Two particularly breath taking exhibits are Tipu Sultan’s tent and a hunting jacket. The tent features a beautiful chintz pattern and spans over 58m². It usually resides at Powis Castle only partially on display. For the first time, the roof and wall are being shown together. Standing in the middle looking out, there is a real sense of how magnificent the tent must have been in Tipu Sultan’s time.

2016 01 07 FoI tipu tent looking out
Looking out from Tipu Sultan’s tent gives visitors an impression of the beauty of the fabric and the wealth it represents.

The hunting jacket makes for an interesting contrast. Fine silk thread embroidery on a background of white satin depicts a repeating pattern of animals and plant life, creating one of the most densely decorated surviving Mughal garments. It takes a little patient gazing to pick out the tigers, deer and flowers on this truly stunning garment.

The exhibition looks at the use of fabrics by the nation’s various religions and across different uses such as wall hangings and floor spreads, before moving onto the days of Empire. India’s fabric merchants were quick to adapt their fabrics for a European market which in turn fell in love with chintz and muslin. This happy beginning took a dark turn as British rulers exploited India’s fabric industry to both subjugate and profiteer. For the Indian independence movement, cotton became a symbol of freedom.

2016 01 07 FoI modern sari section exhibition view
Modern sari’s reflect the new urban population looking for updated designs, while retaining the country’s heritage.

The story concludes with a look at fabric in modern India. The ancient artisan skills of craftsmen are being conserved by astute designers and through the efforts of regional governments. At the same time, new patterns and styles are being developed for a wealthy, modern urban population.

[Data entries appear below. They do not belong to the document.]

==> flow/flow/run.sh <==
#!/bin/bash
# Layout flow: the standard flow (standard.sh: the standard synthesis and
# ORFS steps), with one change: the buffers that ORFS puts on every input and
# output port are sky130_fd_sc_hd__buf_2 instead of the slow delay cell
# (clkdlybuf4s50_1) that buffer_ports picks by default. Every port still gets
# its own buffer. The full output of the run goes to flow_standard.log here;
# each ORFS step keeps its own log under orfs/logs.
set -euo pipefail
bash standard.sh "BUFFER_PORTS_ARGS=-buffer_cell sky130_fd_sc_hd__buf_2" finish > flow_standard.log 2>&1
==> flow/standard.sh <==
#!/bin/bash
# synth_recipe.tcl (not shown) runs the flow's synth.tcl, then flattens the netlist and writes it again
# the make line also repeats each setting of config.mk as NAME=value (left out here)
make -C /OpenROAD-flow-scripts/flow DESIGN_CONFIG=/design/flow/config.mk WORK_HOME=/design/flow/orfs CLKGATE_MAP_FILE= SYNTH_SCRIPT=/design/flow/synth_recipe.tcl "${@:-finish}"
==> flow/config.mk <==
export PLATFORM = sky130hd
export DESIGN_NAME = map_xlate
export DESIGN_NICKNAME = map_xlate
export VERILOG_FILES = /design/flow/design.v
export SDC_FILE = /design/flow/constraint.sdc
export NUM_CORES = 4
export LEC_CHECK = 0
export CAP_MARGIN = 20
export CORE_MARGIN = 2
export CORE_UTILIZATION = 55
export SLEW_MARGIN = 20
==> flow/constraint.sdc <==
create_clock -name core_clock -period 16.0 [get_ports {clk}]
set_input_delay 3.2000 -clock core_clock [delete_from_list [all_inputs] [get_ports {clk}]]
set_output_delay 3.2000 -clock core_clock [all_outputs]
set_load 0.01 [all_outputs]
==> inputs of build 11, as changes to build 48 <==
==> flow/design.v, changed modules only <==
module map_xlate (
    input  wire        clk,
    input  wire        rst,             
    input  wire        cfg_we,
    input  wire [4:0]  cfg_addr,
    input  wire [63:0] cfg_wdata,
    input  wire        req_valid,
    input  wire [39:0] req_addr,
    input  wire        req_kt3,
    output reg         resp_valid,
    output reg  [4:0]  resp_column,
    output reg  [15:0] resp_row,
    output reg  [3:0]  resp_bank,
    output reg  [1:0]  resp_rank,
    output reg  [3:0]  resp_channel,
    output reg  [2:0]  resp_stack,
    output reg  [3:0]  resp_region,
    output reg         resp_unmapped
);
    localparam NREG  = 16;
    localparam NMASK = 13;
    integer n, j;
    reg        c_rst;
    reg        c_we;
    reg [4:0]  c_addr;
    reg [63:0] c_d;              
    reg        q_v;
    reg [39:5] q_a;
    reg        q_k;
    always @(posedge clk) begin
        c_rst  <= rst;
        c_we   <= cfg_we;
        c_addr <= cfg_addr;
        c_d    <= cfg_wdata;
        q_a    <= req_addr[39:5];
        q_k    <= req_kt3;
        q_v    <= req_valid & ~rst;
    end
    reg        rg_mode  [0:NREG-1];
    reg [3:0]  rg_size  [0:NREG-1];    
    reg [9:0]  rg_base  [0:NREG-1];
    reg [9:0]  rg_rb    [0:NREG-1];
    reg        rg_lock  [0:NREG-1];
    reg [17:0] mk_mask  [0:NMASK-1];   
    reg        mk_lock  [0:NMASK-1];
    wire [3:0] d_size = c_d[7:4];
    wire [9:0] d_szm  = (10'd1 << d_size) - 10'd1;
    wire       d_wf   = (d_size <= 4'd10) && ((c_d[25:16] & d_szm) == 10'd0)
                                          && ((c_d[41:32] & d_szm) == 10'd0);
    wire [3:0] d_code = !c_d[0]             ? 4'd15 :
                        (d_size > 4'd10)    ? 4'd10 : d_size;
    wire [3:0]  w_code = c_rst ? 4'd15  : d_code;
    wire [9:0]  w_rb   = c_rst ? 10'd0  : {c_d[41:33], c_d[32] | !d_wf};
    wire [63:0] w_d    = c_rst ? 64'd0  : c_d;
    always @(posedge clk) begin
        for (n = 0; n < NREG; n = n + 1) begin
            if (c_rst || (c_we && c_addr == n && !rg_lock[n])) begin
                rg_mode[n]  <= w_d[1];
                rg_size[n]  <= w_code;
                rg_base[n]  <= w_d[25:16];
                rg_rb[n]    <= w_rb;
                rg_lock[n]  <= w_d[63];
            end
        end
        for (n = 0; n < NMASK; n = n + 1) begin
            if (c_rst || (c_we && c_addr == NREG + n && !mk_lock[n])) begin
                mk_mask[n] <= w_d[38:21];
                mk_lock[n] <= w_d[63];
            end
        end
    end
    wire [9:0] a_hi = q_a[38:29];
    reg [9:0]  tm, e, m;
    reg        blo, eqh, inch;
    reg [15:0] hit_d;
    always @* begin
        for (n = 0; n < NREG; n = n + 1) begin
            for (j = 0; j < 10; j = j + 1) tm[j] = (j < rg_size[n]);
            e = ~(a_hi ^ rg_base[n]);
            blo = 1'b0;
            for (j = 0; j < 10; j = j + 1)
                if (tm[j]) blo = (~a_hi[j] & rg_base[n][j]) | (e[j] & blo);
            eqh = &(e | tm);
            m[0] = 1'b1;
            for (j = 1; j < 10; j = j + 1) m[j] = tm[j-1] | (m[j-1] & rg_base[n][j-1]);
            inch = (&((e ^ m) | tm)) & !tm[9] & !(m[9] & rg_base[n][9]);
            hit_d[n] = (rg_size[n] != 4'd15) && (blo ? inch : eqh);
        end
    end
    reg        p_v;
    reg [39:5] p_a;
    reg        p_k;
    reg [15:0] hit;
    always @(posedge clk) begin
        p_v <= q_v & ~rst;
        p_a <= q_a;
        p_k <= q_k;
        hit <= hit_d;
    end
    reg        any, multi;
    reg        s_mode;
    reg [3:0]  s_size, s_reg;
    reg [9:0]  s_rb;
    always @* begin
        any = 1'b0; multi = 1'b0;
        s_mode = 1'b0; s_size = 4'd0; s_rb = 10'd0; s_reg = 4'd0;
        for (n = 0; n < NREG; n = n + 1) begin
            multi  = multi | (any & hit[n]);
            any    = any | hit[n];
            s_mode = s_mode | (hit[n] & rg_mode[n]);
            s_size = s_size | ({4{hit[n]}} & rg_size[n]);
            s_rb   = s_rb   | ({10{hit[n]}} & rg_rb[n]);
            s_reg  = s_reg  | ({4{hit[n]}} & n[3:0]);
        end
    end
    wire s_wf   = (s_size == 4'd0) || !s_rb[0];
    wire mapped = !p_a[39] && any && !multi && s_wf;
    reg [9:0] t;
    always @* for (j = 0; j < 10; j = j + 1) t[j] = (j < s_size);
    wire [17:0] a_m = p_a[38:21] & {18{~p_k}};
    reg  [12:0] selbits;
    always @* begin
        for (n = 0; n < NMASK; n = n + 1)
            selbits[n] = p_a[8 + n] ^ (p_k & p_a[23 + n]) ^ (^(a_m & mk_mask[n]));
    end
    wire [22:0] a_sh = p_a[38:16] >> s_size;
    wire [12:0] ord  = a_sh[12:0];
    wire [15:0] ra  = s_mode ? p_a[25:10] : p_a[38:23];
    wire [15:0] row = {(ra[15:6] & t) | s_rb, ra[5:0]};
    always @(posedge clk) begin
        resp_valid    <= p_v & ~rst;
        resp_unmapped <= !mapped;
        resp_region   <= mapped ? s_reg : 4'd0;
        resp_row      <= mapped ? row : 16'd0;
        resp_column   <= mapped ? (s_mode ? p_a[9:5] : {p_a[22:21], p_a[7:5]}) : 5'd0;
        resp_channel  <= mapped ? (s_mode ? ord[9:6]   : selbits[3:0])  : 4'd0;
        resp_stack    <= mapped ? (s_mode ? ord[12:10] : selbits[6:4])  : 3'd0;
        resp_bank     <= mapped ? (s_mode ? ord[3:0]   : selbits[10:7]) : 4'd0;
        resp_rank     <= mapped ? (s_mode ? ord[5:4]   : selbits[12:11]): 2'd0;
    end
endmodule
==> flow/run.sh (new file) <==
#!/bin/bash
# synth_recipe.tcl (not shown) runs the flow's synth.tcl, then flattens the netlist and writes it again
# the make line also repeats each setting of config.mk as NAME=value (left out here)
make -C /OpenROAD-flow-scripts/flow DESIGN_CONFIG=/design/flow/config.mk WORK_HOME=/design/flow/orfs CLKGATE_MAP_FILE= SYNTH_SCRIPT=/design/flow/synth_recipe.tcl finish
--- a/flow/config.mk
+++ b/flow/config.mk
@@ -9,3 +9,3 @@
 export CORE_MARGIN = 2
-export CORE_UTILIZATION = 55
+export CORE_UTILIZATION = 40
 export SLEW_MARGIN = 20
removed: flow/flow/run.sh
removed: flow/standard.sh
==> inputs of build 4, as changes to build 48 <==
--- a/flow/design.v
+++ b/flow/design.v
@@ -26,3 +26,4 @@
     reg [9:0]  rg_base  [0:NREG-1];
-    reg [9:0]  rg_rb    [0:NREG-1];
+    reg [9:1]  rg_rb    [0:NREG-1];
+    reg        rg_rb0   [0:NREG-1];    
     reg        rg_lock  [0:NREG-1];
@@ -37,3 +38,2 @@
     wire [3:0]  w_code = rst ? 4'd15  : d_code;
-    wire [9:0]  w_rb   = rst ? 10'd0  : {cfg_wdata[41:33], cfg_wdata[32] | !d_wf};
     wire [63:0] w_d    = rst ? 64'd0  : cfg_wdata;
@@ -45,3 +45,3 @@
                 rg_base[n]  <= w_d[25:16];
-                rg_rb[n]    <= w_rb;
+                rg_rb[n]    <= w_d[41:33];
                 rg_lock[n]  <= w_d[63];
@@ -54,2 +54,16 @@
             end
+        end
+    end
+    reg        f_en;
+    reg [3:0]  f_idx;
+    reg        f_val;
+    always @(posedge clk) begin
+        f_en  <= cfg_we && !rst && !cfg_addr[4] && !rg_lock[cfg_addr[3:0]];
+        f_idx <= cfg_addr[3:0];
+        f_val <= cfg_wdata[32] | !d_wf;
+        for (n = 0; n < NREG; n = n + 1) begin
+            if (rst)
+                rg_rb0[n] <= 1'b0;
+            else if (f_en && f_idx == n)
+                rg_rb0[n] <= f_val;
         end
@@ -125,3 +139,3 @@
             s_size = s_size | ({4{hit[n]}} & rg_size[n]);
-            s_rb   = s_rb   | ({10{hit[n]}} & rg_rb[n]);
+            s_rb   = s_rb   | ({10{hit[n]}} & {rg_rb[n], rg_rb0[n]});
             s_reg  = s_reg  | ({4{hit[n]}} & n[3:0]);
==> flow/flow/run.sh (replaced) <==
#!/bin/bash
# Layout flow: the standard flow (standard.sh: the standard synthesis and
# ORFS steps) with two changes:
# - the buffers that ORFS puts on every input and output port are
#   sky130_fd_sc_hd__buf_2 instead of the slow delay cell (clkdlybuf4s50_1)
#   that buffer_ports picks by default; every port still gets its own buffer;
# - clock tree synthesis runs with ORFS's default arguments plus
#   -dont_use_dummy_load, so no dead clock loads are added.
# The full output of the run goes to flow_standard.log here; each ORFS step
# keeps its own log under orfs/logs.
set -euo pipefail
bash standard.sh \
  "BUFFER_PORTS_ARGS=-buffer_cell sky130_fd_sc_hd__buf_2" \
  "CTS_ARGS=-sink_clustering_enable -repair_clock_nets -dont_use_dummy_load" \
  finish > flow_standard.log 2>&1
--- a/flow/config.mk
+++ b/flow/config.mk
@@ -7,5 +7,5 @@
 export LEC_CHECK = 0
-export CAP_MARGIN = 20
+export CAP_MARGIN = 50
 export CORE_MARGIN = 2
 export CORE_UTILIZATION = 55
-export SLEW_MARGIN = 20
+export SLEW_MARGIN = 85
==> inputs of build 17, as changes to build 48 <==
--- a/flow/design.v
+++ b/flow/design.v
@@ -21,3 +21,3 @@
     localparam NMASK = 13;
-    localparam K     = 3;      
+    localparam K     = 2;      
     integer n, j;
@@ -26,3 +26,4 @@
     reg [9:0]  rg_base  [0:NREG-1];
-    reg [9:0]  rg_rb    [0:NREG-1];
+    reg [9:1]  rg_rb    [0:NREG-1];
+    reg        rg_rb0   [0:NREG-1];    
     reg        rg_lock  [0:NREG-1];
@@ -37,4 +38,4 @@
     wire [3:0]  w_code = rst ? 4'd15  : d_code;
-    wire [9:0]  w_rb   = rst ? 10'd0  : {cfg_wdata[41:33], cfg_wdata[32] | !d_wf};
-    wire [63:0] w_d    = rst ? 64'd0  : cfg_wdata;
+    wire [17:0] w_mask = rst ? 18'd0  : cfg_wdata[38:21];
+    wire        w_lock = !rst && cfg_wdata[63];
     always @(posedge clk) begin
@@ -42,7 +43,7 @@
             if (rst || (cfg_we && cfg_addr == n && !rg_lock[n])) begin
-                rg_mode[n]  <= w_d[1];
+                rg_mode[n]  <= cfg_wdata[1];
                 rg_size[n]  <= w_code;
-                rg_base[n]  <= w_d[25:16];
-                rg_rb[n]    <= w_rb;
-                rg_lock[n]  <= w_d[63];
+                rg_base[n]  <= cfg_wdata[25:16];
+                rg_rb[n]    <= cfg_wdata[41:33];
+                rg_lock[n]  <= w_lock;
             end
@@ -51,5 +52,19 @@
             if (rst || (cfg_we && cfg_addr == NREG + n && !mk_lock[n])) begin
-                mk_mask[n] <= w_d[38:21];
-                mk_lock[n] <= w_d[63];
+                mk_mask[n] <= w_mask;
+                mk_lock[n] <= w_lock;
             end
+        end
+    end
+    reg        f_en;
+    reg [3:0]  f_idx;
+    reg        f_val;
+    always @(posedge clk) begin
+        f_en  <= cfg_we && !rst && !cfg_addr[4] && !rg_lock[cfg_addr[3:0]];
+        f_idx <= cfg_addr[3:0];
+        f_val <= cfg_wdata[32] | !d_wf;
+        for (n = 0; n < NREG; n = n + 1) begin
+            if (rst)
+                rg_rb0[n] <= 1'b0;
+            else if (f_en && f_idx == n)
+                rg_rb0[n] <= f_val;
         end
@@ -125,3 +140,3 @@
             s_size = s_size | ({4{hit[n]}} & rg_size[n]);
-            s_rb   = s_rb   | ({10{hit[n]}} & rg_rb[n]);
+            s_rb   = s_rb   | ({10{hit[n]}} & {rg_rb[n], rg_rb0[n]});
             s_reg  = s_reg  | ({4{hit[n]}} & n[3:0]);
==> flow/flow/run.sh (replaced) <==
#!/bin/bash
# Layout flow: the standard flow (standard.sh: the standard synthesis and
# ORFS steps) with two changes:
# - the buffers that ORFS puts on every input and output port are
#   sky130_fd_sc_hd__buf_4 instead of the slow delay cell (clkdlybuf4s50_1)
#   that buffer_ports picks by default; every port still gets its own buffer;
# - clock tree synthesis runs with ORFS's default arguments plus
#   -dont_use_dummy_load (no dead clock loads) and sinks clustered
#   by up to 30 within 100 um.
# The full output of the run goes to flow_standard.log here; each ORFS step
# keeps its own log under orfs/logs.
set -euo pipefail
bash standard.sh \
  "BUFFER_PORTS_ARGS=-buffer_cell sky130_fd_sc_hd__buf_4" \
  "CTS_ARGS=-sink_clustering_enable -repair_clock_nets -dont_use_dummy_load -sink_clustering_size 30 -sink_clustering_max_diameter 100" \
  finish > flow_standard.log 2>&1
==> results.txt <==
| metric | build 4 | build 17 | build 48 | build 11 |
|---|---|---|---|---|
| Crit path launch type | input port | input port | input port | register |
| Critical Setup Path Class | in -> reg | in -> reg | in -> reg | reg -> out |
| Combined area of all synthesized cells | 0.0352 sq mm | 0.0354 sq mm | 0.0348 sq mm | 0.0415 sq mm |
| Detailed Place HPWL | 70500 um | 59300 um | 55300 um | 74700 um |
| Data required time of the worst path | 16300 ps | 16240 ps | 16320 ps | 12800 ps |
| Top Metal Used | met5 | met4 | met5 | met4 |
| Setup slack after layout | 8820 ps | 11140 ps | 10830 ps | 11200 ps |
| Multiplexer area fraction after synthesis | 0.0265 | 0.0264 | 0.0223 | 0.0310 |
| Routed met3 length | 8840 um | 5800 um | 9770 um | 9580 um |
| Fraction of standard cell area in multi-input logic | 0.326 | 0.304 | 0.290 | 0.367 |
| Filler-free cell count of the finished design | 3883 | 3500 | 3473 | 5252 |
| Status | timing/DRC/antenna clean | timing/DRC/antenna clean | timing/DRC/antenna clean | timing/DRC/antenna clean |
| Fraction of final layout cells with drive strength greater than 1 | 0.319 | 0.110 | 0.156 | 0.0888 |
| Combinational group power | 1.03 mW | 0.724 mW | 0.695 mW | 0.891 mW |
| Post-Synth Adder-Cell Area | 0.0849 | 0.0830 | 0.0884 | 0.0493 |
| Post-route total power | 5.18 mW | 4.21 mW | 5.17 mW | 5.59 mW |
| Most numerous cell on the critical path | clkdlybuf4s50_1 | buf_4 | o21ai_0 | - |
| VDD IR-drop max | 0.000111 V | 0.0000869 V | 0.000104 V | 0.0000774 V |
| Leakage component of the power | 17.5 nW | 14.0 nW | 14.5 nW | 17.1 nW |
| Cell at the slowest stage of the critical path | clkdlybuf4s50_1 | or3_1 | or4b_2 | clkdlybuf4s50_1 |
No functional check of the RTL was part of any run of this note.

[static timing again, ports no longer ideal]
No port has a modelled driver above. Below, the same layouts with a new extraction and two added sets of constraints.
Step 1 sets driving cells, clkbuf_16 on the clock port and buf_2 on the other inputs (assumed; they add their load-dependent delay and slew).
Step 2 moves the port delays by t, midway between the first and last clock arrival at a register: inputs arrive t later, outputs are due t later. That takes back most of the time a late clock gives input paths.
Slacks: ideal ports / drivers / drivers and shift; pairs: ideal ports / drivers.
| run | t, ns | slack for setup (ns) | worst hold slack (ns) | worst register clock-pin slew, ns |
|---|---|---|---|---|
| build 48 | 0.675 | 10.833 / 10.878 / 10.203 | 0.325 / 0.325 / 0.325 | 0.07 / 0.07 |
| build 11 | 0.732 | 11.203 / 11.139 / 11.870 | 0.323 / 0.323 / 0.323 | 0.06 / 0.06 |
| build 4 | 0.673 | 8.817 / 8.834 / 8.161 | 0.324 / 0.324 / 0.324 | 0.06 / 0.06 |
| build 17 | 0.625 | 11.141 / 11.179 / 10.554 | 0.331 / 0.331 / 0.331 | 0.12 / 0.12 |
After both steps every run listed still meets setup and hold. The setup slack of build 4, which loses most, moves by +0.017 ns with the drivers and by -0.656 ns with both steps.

The story of India’s fabric industry is like no other. The craftsmanship is remarkable and highly prized, both today and through the centuries. The extent of trade across the world is astonishing. Indian fabrics were found in ancient Egypt and sold across Europe and the Far East. Finally, the impact of Indian designers on the patterns and colours we continue to value today is striking. This is an original and enlightening look at an industry woven into the fabric of the nation.